HSRP Issues

Unanswered Question
Mar 31st, 2009

I have two 1900 series routers in production for the last two years.

The routers have 2 interfaces LAN & WAN. HSRP is enabled on LAN interface with link monitoring for WAN interface. Routers were tested for failover before putting into production and worked fine.

Today suddenly the active HSRP router got hung and I could not connect to it remotely. Surprisingly the standby router did not become active. Since this was at the remote location, I asked the remote staff to shutdown the faulty router . Then HSRP switchover took place. After 10 minutes the faulty router was powered on and became active again.

I have no logs on syslog server to identify the issue. How can I pinpoint this issue? It seems like when the router got hung it did not give up its HSRP priority.

I have this problem too.
0 votes
  • 1
  • 2
  • 3
  • 4
  • 5
Overall Rating: 4.3 (3 ratings)
Loading.
thotsaphon Tue, 03/31/2009 - 05:55

avil,

Seems they are still sending/receiving the hello packets while one of them got hang.

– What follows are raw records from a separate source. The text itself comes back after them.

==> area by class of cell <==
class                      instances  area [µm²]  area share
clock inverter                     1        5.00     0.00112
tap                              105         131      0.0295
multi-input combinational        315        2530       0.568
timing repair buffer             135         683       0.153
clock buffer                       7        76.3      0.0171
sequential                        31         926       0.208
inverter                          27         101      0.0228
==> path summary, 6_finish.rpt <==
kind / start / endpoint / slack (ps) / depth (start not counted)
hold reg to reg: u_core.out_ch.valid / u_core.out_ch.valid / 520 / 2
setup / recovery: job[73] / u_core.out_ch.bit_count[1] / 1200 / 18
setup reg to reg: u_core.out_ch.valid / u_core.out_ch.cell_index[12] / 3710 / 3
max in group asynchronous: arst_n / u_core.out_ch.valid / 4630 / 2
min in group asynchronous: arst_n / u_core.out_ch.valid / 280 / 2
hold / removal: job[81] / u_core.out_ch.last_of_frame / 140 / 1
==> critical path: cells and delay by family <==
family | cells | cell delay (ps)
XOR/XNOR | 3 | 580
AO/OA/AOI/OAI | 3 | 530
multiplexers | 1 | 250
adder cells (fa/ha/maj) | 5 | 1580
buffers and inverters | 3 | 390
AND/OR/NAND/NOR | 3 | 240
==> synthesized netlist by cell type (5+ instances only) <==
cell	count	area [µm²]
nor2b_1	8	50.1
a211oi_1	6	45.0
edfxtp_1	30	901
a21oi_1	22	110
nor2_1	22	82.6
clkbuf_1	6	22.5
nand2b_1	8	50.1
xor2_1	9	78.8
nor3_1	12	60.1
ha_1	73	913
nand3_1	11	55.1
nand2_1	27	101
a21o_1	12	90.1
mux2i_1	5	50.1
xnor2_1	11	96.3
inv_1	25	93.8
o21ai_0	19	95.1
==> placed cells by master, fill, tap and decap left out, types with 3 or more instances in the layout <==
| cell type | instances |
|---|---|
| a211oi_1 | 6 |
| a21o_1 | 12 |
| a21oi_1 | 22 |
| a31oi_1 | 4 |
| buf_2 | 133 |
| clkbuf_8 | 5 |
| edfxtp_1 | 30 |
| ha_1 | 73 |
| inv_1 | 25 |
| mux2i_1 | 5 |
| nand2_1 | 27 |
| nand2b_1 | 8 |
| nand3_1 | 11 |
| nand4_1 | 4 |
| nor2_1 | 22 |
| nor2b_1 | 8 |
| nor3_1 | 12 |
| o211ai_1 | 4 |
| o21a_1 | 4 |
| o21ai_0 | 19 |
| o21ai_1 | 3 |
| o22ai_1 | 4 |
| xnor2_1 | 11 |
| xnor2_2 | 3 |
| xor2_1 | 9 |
## src/rtl/bcrtc_pkg.sv

```systemverilog
`timescale 1ns / 1ps
// ----------------------------------------------------------------------------
// bcrtc_pkg
// types and codes shared by the bank controller with real-time clock
// ----------------------------------------------------------------------------
package bcrtc_pkg;

   // request kinds on the input channel
   typedef enum logic [1:0] {
      REQ_READ     = 2'd0,
      REQ_WRITE    = 2'd1,
      REQ_TICK_FWD = 2'd2,
      REQ_TICK_BWD = 2'd3
   } req_kind_type;

   // where an access goes
   typedef enum logic [2:0] {
      TGT_NONE  = 3'd0,
      TGT_FIXED = 3'd1,
      TGT_ROM   = 3'd2,
      TGT_RAM   = 3'd3,
      TGT_RTC   = 3'd4,
      TGT_ZERO  = 3'd5
   } target_type;

   // configuration register indexes
   typedef enum logic [1:0] {
      CSR_HAS_RAM    = 2'd0,
      CSR_HAS_RTC    = 2'd1,
      CSR_VARIANT_30 = 2'd2,
      CSR_UNUSED     = 2'd3
   } csr_index_type;

   localparam int unsigned RTC_REGS = 5;

   localparam logic [7:0] SEC_LIMIT  = 8'd60;
   localparam logic [7:0] MIN_LIMIT  = 8'd60;
   localparam logic [7:0] HOUR_LIMIT = 8'd24;
   localparam logic [7:0] SEC_TOP    = 8'd59;
   localparam logic [7:0] MIN_TOP    = 8'd59;
   localparam logic [7:0] HOUR_TOP   = 8'd23;
   localparam logic [7:0] ALL_ONES   = 8'hFF;
   localparam logic [3:0] ENABLE_KEY = 4'hA;

   typedef struct packed {
      req_kind_type req_type;
      logic [15:0]  addr;
      logic [7:0]   write_data;
   } req_beat_type;

   typedef struct packed {
      target_type  target;
      logic [6:0]  bank;
      logic [15:0] offset;
      logic [7:0]  read_data;
   } rsp_beat_type;

endpackage

```

## src/rtl/bank_controller_with_rtc.sv

```systemverilog
`timescale 1ns / 1ps
// ----------------------------------------------------------------------------
// bank_controller_with_rtc
// cartridge bank controller with real-time clock, one result per request
// ----------------------------------------------------------------------------
// usage
//   req channel (req_valid/req_ready/req_payload) carries cpu reads, cpu
//   writes and one-second forward or backward clock ticks
//   rsp channel (rsp_valid/rsp_ready/rsp_payload) returns one beat per
//   request: target, bank, offset and read data
//   apb port sets has_ram (0x0), has_rtc (0x4), is_variant_30 (0x8);
//   write it only while no request is in flight
// pipeline and throughput
//   a request is captured in the input register, then decoded and applied
//   to the controller state once the result register can take it, and
//   its result lands in the result register, which drives rsp_valid
//   one request per cycle sustained while rsp_ready stays high; the decode
//   and clock carry chain lie between the input and result registers
// reset
//   enables, bank selects, clock, latched copies and the latch arm clear;
//   has_ram and has_rtc come up set, is_variant_30 clear
// stall
//   while rsp_ready is low the result holds; one more request waits in the
//   input register, then req_ready drops
// ----------------------------------------------------------------------------
module bank_controller_with_rtc (
   input  logic                    clock,
   input  logic                    reset,
   // request channel
   input  logic                    req_valid,
   output logic                    req_ready,
   input  bcrtc_pkg::req_beat_type req_payload,
   // result channel
   output logic                    rsp_valid,
   input  logic                    rsp_ready,
   output bcrtc_pkg::rsp_beat_type rsp_payload,
   // configuration port
   input  logic                    psel,
   input  logic                    penable,
   input  logic                    pwrite,
   input  logic [3:0]              paddr,
   input  logic [31:0]             pwdata,
   output logic [31:0]             prdata,
   output logic                    pready
);

   // configuration registers
   logic has_ram_ff, has_rtc_ff, variant_30_ff;
   logic has_ram_in, has_rtc_in, variant_30_in;

   // input stage
   logic                    in_valid_ff, in_valid_in;
   bcrtc_pkg::req_beat_type in_beat_ff;

   // result stage
   logic                    out_valid_ff, out_valid_in;
   bcrtc_pkg::rsp_beat_type out_beat_ff, out_beat_in;

   // controller state
   logic       ram_enable_ff, ram_enable_in;
   logic       clock_enable_ff, clock_enable_in;
   logic [6:0] rom_bank_ff, rom_bank_in;
   logic [7:0] bank_sel_ff, bank_sel_in;
   logic       latch_armed_ff, latch_armed_in;
   logic [7:0] clock_regs_ff [bcrtc_pkg::RTC_REGS];
   logic [7:0] clock_regs_in [bcrtc_pkg::RTC_REGS];
   logic [7:0] latched_ff [bcrtc_pkg::RTC_REGS];
   logic [7:0] latched_in [bcrtc_pkg::RTC_REGS];

   // handshake
   logic advance;
   logic take_beat;

   // decode helpers
   logic       ext_area;
   logic       rom_area;
   logic       ram_sel;
   logic       rtc_sel;
   logic [2:0] rtc_idx;
   logic       csr_write;
   bcrtc_pkg::csr_index_type csr_idx;

   // forward tick chain
   logic [7:0] fwd_sec, fwd_min, fwd_hour;
   logic [8:0] fwd_day;
   logic       fwd_c_min, fwd_c_hour, fwd_c_day;
   // backward tick chain
   logic [7:0] bwd_sec, bwd_min, bwd_hour;
   logic [8:0] bwd_day;
   logic       bwd_b_min, bwd_b_hour, bwd_b_day;

   // ---------------------------------------------------------------------
   // handshake: result register drains or is empty, then the input beat moves
   // ---------------------------------------------------------------------
   assign advance     = !out_valid_ff || rsp_ready;
   assign take_beat   = in_valid_ff && advance;
   assign req_ready   = !in_valid_ff || advance;
   assign rsp_valid   = out_valid_ff;
   assign rsp_payload = out_beat_ff;

   always_comb begin
      in_valid_in = in_valid_ff;
      if (req_valid && req_ready) begin
         in_valid_in = 1'b1;
      end else if (take_beat) begin
         in_valid_in = 1'b0;
      end
      out_valid_in = out_valid_ff;
      if (take_beat) begin
         out_valid_in = 1'b1;
      end else if (rsp_ready) begin
         out_valid_in = 1'b0;
      end
   end

   // ---------------------------------------------------------------------
   // configuration port: pready tied high, reads decode paddr directly
   // ---------------------------------------------------------------------
   assign pready    = 1'b1;
   assign csr_idx   = bcrtc_pkg::csr_index_type'(paddr[3:2]);
   assign csr_write = psel && penable && pwrite;

   always_comb begin
      has_ram_in    = has_ram_ff;
      has_rtc_in    = has_rtc_ff;
      variant_30_in = variant_30_ff;
      prdata        = 32'd0;
      unique case (csr_idx)
         bcrtc_pkg::CSR_HAS_RAM: begin
            prdata = {31'd0, has_ram_ff};
            if (csr_write) has_ram_in = pwdata[0];
         end
         bcrtc_pkg::CSR_HAS_RTC: begin
            prdata = {31'd0, has_rtc_ff};
            if (csr_write) has_rtc_in = pwdata[0];
         end
         bcrtc_pkg::CSR_VARIANT_30: begin
            prdata = {31'd0, variant_30_ff};
            if (csr_write) variant_30_in = pwdata[0];
         end
         default: begin
            prdata = 32'd0;
         end
      endcase
   end

   // ---------------------------------------------------------------------
   // clock tick chains, both directions, from the running registers
   // ---------------------------------------------------------------------
   always_comb begin
      // forward: seconds, minutes and hours snap out of range values to zero and carry
      fwd_sec   = clock_regs_ff[0] + 8'd1;
      fwd_c_min = (fwd_sec >= bcrtc_pkg::SEC_LIMIT);
      if (fwd_c_min) fwd_sec = 8'd0;
      fwd_min    = clock_regs_ff[1] + {7'd0, fwd_c_min};
      fwd_c_hour = (fwd_min >= bcrtc_pkg::MIN_LIMIT);
      if (fwd_c_hour) fwd_min = 8'd0;
      fwd_hour  = clock_regs_ff[2] + {7'd0, fwd_c_hour};
      fwd_c_day = (fwd_hour >= bcrtc_pkg::HOUR_LIMIT);
      if (fwd_c_day) fwd_hour = 8'd0;
      fwd_day = {clock_regs_ff[4][0], clock_regs_ff[3]} + {8'd0, fwd_c_day};

      // backward: all-ones after the decrement means a borrow
      bwd_sec   = clock_regs_ff[0] - 8'd1;
      bwd_b_min = (bwd_sec == bcrtc_pkg::ALL_ONES);
      if (bwd_b_min) bwd_sec = bcrtc_pkg::SEC_TOP;
      bwd_min    = clock_regs_ff[1] - {7'd0, bwd_b_min};
      bwd_b_hour = (bwd_min == bcrtc_pkg::ALL_ONES);
      if (bwd_b_hour) bwd_min = bcrtc_pkg::MIN_TOP;
      bwd_hour  = clock_regs_ff[2] - {7'd0, bwd_b_hour};
      bwd_b_day = (bwd_hour == bcrtc_pkg::ALL_ONES);
      if (bwd_b_day) bwd_hour = bcrtc_pkg::HOUR_TOP;
      bwd_day = {clock_regs_ff[4][0], clock_regs_ff[3]} - {8'd0, bwd_b_day};
   end

   // ---------------------------------------------------------------------
   // access decode
   // ---------------------------------------------------------------------
   assign ext_area = (in_beat_ff.addr[15:13] == 3'b101);   // external ram window
   assign rom_area = (in_beat_ff.addr[15:14] == 2'b01);    // switchable rom window
   assign ram_sel  = ram_enable_ff &&
                     (variant_30_ff ? (bank_sel_ff < 8'd8) : (bank_sel_ff <= 8'd3));
   assign rtc_sel  = clock_enable_ff && (bank_sel_ff >= 8'd8) && (bank_sel_ff <= 8'd12);
   // selector 8..12 maps to clock register 0..4 by its low bits
   assign rtc_idx  = bank_sel_ff[2:0];

   always_comb begin
      ram_enable_in   = ram_enable_ff;
      clock_enable_in = clock_enable_ff;
      rom_bank_in     = rom_bank_ff;
      bank_sel_in     = bank_sel_ff;
      latch_armed_in  = latch_armed_ff;
      clock_regs_in   = clock_regs_ff;
      latched_in      = latched_ff;
      out_beat_in     = out_beat_ff;

      if (take_beat) begin
         out_beat_in.target    = bcrtc_pkg::TGT_NONE;
         out_beat_in.bank      = 7'd0;
         out_beat_in.offset    = 16'd0;
         out_beat_in.read_data = 8'd0;

         unique case (in_beat_ff.req_type)
            bcrtc_pkg::REQ_READ: begin
               priority if (rom_area) begin
                  if (rom_bank_ff >= 7'd2) begin
                     out_beat_in.target = bcrtc_pkg::TGT_ROM;
                     out_beat_in.bank   = rom_bank_ff - 7'd2;
                     out_beat_in.offset = {2'b00, in_beat_ff.addr[13:0]};
                  end else begin
                     out_beat_in.target = bcrtc_pkg::TGT_FIXED;
                     out_beat_in.offset = in_beat_ff.addr;
                  end
               end else if (ext_area) begin
                  priority if (ram_sel) begin
                     out_beat_in.target = bcrtc_pkg::TGT_RAM;
                     out_beat_in.bank   = bank_sel_ff[6:0];
                     out_beat_in.offset = {3'b000, in_beat_ff.addr[12:0]};
                  end else if (rtc_sel) begin
                     out_beat_in.target    = bcrtc_pkg::TGT_RTC;
                     out_beat_in.read_data = latched_ff[rtc_idx];
                  end else begin
                     out_beat_in.target = bcrtc_pkg::TGT_ZERO;
                  end
               end else begin
                  out_beat_in.target = bcrtc_pkg::TGT_FIXED;
                  out_beat_in.offset = in_beat_ff.addr;
               end
            end

            bcrtc_pkg::REQ_WRITE: begin
               priority if (ext_area) begin
                  priority if (ram_sel) begin
                     out_beat_in.target = bcrtc_pkg::TGT_RAM;
                     out_beat_in.bank   = bank_sel_ff[6:0];
                     out_beat_in.offset = {3'b000, in_beat_ff.addr[12:0]};
                  end else if (rtc_sel) begin
                     out_beat_in.target     = bcrtc_pkg::TGT_RTC;
                     clock_regs_in[rtc_idx] = in_beat_ff.write_data;
                  end else begin
                     out_beat_in.target = bcrtc_pkg::TGT_NONE;
                  end
               end else if (in_beat_ff.addr[15:13] == 3'b000) begin
                  // enable key opens whatever the cartridge carries
                  if (in_beat_ff.write_data[3:0] == bcrtc_pkg::ENABLE_KEY) begin
                     if (has_ram_ff) ram_enable_in = 1'b1;
                     if (has_rtc_ff) clock_enable_in = 1'b1;
                  end else begin
                     ram_enable_in   = 1'b0;
                     clock_enable_in = 1'b0;
                  end
               end else if (in_beat_ff.addr[15:13] == 3'b001) begin
                  rom_bank_in = in_beat_ff.write_data[6:0];
               end else if (in_beat_ff.addr[15:13] == 3'b010) begin
                  bank_sel_in = in_beat_ff.write_data;
               end else if (in_beat_ff.addr[15:13] == 3'b011) begin
                  // latch sequence: zero arms, then one copies the clock
                  if (clock_enable_ff) begin
                     priority if (!latch_armed_ff && (in_beat_ff.write_data == 8'd0)) begin
                        latch_armed_in = 1'b1;
                     end else if (latch_armed_ff && (in_beat_ff.write_data == 8'd1)) begin
                        latched_in     = clock_regs_ff;
                        latch_armed_in = 1'b0;
                     end else begin
                        latch_armed_in = latch_armed_ff;
                     end
                  end
               end else begin
                  out_beat_in.target = bcrtc_pkg::TGT_NONE;
               end
            end

            bcrtc_pkg::REQ_TICK_FWD: begin
               clock_regs_in[0] = fwd_sec;
               clock_regs_in[1] = fwd_min;
               clock_regs_in[2] = fwd_hour;
               clock_regs_in[3] = fwd_day[7:0];
               clock_regs_in[4] = {clock_regs_ff[4][7:1], fwd_day[8]};
            end

            bcrtc_pkg::REQ_TICK_BWD: begin
               clock_regs_in[0] = bwd_sec;
               clock_regs_in[1] = bwd_min;
               clock_regs_in[2] = bwd_hour;
               clock_regs_in[3] = bwd_day[7:0];
               clock_regs_in[4] = {clock_regs_ff[4][7:1], bwd_day[8]};
            end

            default: begin
               out_beat_in.target = bcrtc_pkg::TGT_NONE;
            end
         endcase
      end
   end

   // ---------------------------------------------------------------------
   // registers
   // ---------------------------------------------------------------------
   always_ff @(posedge clock) begin
      if (reset) begin
         has_ram_ff      <= 1'b1;
         has_rtc_ff      <= 1'b1;
         variant_30_ff   <= 1'b0;
         in_valid_ff     <= 1'b0;
         out_valid_ff    <= 1'b0;
         ram_enable_ff   <= 1'b0;
         clock_enable_ff <= 1'b0;
         rom_bank_ff     <= 7'd0;
         bank_sel_ff     <= 8'd0;
         latch_armed_ff  <= 1'b0;
         for (int i = 0; i < bcrtc_pkg::RTC_REGS; i++) begin
            clock_regs_ff[i] <= 8'd0;
            latched_ff[i]    <= 8'd0;
         end
      end else begin
         has_ram_ff      <= has_ram_in;
         has_rtc_ff      <= has_rtc_in;
         variant_30_ff   <= variant_30_in;
         in_valid_ff     <= in_valid_in;
         out_valid_ff    <= out_valid_in;
         ram_enable_ff   <= ram_enable_in;
         clock_enable_ff <= clock_enable_in;
         rom_bank_ff     <= rom_bank_in;
         bank_sel_ff     <= bank_sel_in;
         latch_armed_ff  <= latch_armed_in;
         clock_regs_ff   <= clock_regs_in;
         latched_ff      <= latched_in;
      end
   end

   // payload registers, no reset
   always_ff @(posedge clock) begin
      if (req_valid && req_ready) begin
         in_beat_ff <= req_payload;
      end
      out_beat_ff <= out_beat_in;
   end

endmodule

```

## config.mk

```make
export PLATFORM = sky130hd
export DESIGN_NAME = bank_controller_with_rtc
export DESIGN_NICKNAME = d
export VERILOG_FILES = /design/src/rtl/bcrtc_pkg.sv /design/src/rtl/bank_controller_with_rtc.sv
export SDC_FILE = /design/constraint.sdc
export NUM_CORES = 1
export LEC_CHECK = 0
export ABC_AREA = 1
export BUFFER_PORTS_ARGS = -buffer_cell sky130_fd_sc_hd__buf_2
export CORE_MARGIN = 3
export CORE_UTILIZATION = 50
export CTS_BUF_LIST = sky130_fd_sc_hd__clkbuf_8
export DETAILED_ROUTE_END_ITERATION = 8
export PLACE_DENSITY_LB_ADDON = 0.2
export SETUP_SLACK_MARGIN = 0.3
export SYNTH_ARGS = -nofsm -noshare
export SYNTH_HDL_FRONTEND = slang
export SYNTH_SLANG_ARGS = --single-unit
```

## constraint.sdc

```tcl
create_clock -name clock -period 6.7 [get_ports clock]
set_input_delay 1.34 -clock clock [delete_from_list [all_inputs] [get_ports clock]]
set_output_delay 1.34 -clock clock [all_outputs]
set_load 0.1 [all_outputs]
```

After elaboration in Yosys (flattened, before gate mapping)

Index checks and enable logic that the tools add are counted.
W data, S select, Z words.

Word-level logic and storage cells: 156
Latch bits: 0
Register bits: 163
Memories: 0
Output and inout bits: 69
Bits in writable memories: 0
ROM bits: 0

Order comparisons: 10
Bitwise operators: 11
Divide/modulo/power cells: 0
Equality and inequality tests: 20
Reduce and logical (&&, ||, !) cells: 35
Add/sub/neg operators: 9
Multipliers: 0
Shift-type cells: 0
Muxes and demuxes: 43

Operators by type and width:

| operator             | count |
|---|---|
| $mux W40             | 3 |
| $pmux W40 S3         | 1 |
| $mux W8              | 9 |
| $pmux W26 S2         | 1 |
| $mux W23             | 2 |
| $bwmux W40           | 1 |
| $mux W16             | 2 |
| $mux W26             | 1 |
| $bmux W8 S3          | 1 |
| $demux W8 S3         | 1 |
| $eq A8 B8 Y1 const B | 3 |
| $reduce_and A5 Y1    | 4 |
| $add A8 B1 Y8        | 2 |
| $ge A8 B6 Y1 const B | 2 |
| $sub A8 B1 Y8        | 2 |
| $mux W3              | 5 |
| $mux W7              | 2 |
| $mux W1              | 12 |
| $logic_and A1 B1 Y1  | 10 |
| $ne A2 B2 Y1 const B | 5 |
| $not A1 Y1           | 10 |
| $reduce_and A10 Y1   | 1 |
| $add A9 B1 Y9        | 1 |
| $reduce_and A9 Y1    | 1 |
| other kinds (33)     | 46 |

Longest topological paths before layout

Gate-level depths: netlist (run 1).

Word-level depth: 10
Gate-level depth with buffers: 37
Mapped depth without buffers: 36

Worst setup path after synthesis (run 1)

No wires, ideal clock.

Path kind: input to output
Start: input port paddr[3]
End: output port prdata[0]
Stages on the path: 1
Slack: 0.509 ns
Required time: 5.360 ns
Arrival time: 4.851 ns
Cell sequence: o311ai_0

Word-level cells in the longest chain between the ends: 2
Elaborated cells on any way between the ends: 4
Classes of those cells: eq/ne (2); mux (1); reduce/logical (1)

Ends and longest elaborated chain:

| what                                 | RTL line                        | text |
|---|---|---|
| start: declaration                   | bank_controller_with_rtc.sv:41  | `input logic [3:0] paddr,` |
| $eq A2 B2 Y1 (tied with other cells) | bank_controller_with_rtc.sv:128 | `unique case (csr_idx)` |
| $pmux W1 S3 *                        | bank_controller_with_rtc.sv:128 |  |
| end: declaration                     | bank_controller_with_rtc.sv:43  | `output logic [31:0] prdata,` |

Every way passes the cells marked *; elsewhere a longest branch is shown, timed or not.

==> flow_summary.json, run 1 <==
{
  "ys_top_cells_by_area": "dfxtp_1, edfxtp_1, nand2_1",
  "period_minus_slack_ns": 5.41,
  "synth-main-ff-cell": "dfxtp_1",
  "hold_viol_final": 0,
  "post_cts_buffers": 0,
  "drv_slew": 0,
  "ant_nets": 0,
  "grt_pass1_wl_um": 36000,
  "cp_max_fo": 8,
  "hold_start": "clock_regs_ff[1]",
  "layout_commonest_cell": "nand2_1",
  "cts.sinks": 163,
  "n_antenna_cell": 0,
  "worstSetupPathType": "flop to flop",
  "peakVddDrop_mv": 0.157,
  "cts_tree": "done",
  "switchingPower_mw": 0.709,
  "cts_made_buffers": 17,
  "synth_top_area_share_pct": 22.8,
  "final_util_pct": 55.5,
  "max_slew.worst_pin.slew_ns": 1.18,
  "end_kind": "flop",
  "rr_worst_depth": 30,
  "drt_iter0_drc": 620,
  "clock_skew_ns": 0.0162,
  "grt_pass1_vias": 7126,
  "via_per_inst": 5.12,
  "grt_overflow": 0,
  "die_area_sq_um": 19800,
  "chipHeight_um": 141,
  "clock_latency_ns": 0.47,
  "totalWireLength_um": 22200,
  "start_kind": "flop",
  "firstDrtPassIters": 6,
  "final_cell_mix": "nand2_1, inv_1, nor2_1",
  "setup_viol": 0,
  "cp_slowest_cell": "dfxtp_1",
  "seq_area_frac_synth_pct": 42.7,
  "cellPowerDensity_nw_per_um2": 219,
  "min_path_type": "flop to flop",
  "clk_path_buf_depth": 2,
  "initial_utilization_pct": 51.6,
  "htree_num_levels": 4,
  "fin_crit_sh_pct": 80.8,
  "fin_setup_tns_ns": 0,
  "cp_common_cell": "ha_1",
  "cts_hold_buf": 0,
  "syn_inst": 1266,
  "grtUsageTotal_pct": 22.6,
  "p_leak_nw": 4.41,
  "post_cts_resized": 0,
  "core-area_sq_um": 17500,
  "clkTransAtPathRegs_ns": 0.09,
  "cts-root-buf": "clkbuf_8",
  "gp_congestion": 0.918,
  "num_rows": 48,
  "clkPwrFrac_pct": 33.3,
  "required_ns": 7.10,
  "num_vias": 7943,
  "outcome": "finished, final reports clean",
  "clock.fmax_mhz": 185,
  "synth_enable_flop_cells": 60,
  "synth_cell_type_count": 45,
  "async_flop_share_pct": 0,
  "yosysTopAreaCell": "dfxtp_1",
  "dieWidth_um": 141,
  "io_pins": 138,
  "fin_nets": 1398,
  "drive_gt1_share_pct": 10.4,
  "holdPathStages": 2,
  "synth_warnings": 0,
  "netlist_area_sq_um": 9060,
  "p_sw_share_pct": 33.3,
  "grt_start_max_net_pins": 92,
  "pwr-share-comb_pct": 16.2,
  "reg2reg_setup_slack_ns": 1.29,
  "antenna_found_initial": 0,
  "maxSlewHeadroom_pct": 20.6,
  "area_delta_synth_final_pct": 7.54,
  "p_int_mw": 1.42,
  "cpPeakStageDelay_ns": 0.43,
  "p_seq_share_pct": 50.5,
  "crit_arrival_ns": 5.81,
  "drcViolationCount": 0,
  "wl_per_cell_um": 14.3,
  "hold_end": "clock_regs_ff[1]",
  "rsz0062_at_grt": "false",
  "ys_ff_latch": 163,
  "port_buffers": 72,
  "postSynthAreaPerCell_sq_um": 7.15,
  "maxCapViolCount": 0,
  "hpwl_um": 15800
}
## worst max-delay path, delay by kind of cell, from the launching register on
family | cells | cell delay (ns)
xor gates and xnor gates | 1 | 0.20
and+or+nand+nor | 15 | 2.25
AOI/OAI and AO/OA | 4 | 0.48
adders and majority gates | 7 | 1.60
DFF | 1 | 0.43
buffers and inverters | 3 | 0.39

Maybe this link can help you some.

http://www.cisco.com/en/US/tech/tk648/tk362/technologies_tech_note09186a0080094afd.shtml

Let's take a look at the HSRP timer section.

Just want to ask you questions,When the router got hang. It cannot forward anything. Right? You cannot telnet to it. Can you ping it?

HTH,

Toshi

avilt Tue, 03/31/2009 - 05:59

When the router got hung,I couldnot telnet. I have one question on HSRP priority.

I have set priority as 80 on standy by router, so when the other router (active) gets hung by what value it decrements the priority?

thotsaphon Tue, 03/31/2009 - 06:06

Avil,

Well, On the standby router you have set priority as 80. It will take affect when the active router is gone. Let's the standby router lost all hello messages within the time you configured. It will promote itself to be an active router.

So in your case you don't have any tracking applied in on the active router. Priority you mention will come into play when they first elect who will be an active router and when the active router is alive again after refreshing something on it. (grin)

HTH,

Toshi

avilt Tue, 03/31/2009 - 06:14

so how do I correct this problem? Shall I set the priority on standby router as 95?

thotsaphon Tue, 03/31/2009 - 06:42

Avil,

I'm afraid that changing the priority will not solve the problem. The first thing you should do is that you have to log on the standby router when the active got hang. Using the a "show standby" command to see what is going on. When the active router got hang can you do a ping command from the standby router to the active router?. I mean to test connections between the segment. I'm not sure that the router you cannot telnet to. It actually doesn't forward anything. Or they are still sending/receiving hsrp packets.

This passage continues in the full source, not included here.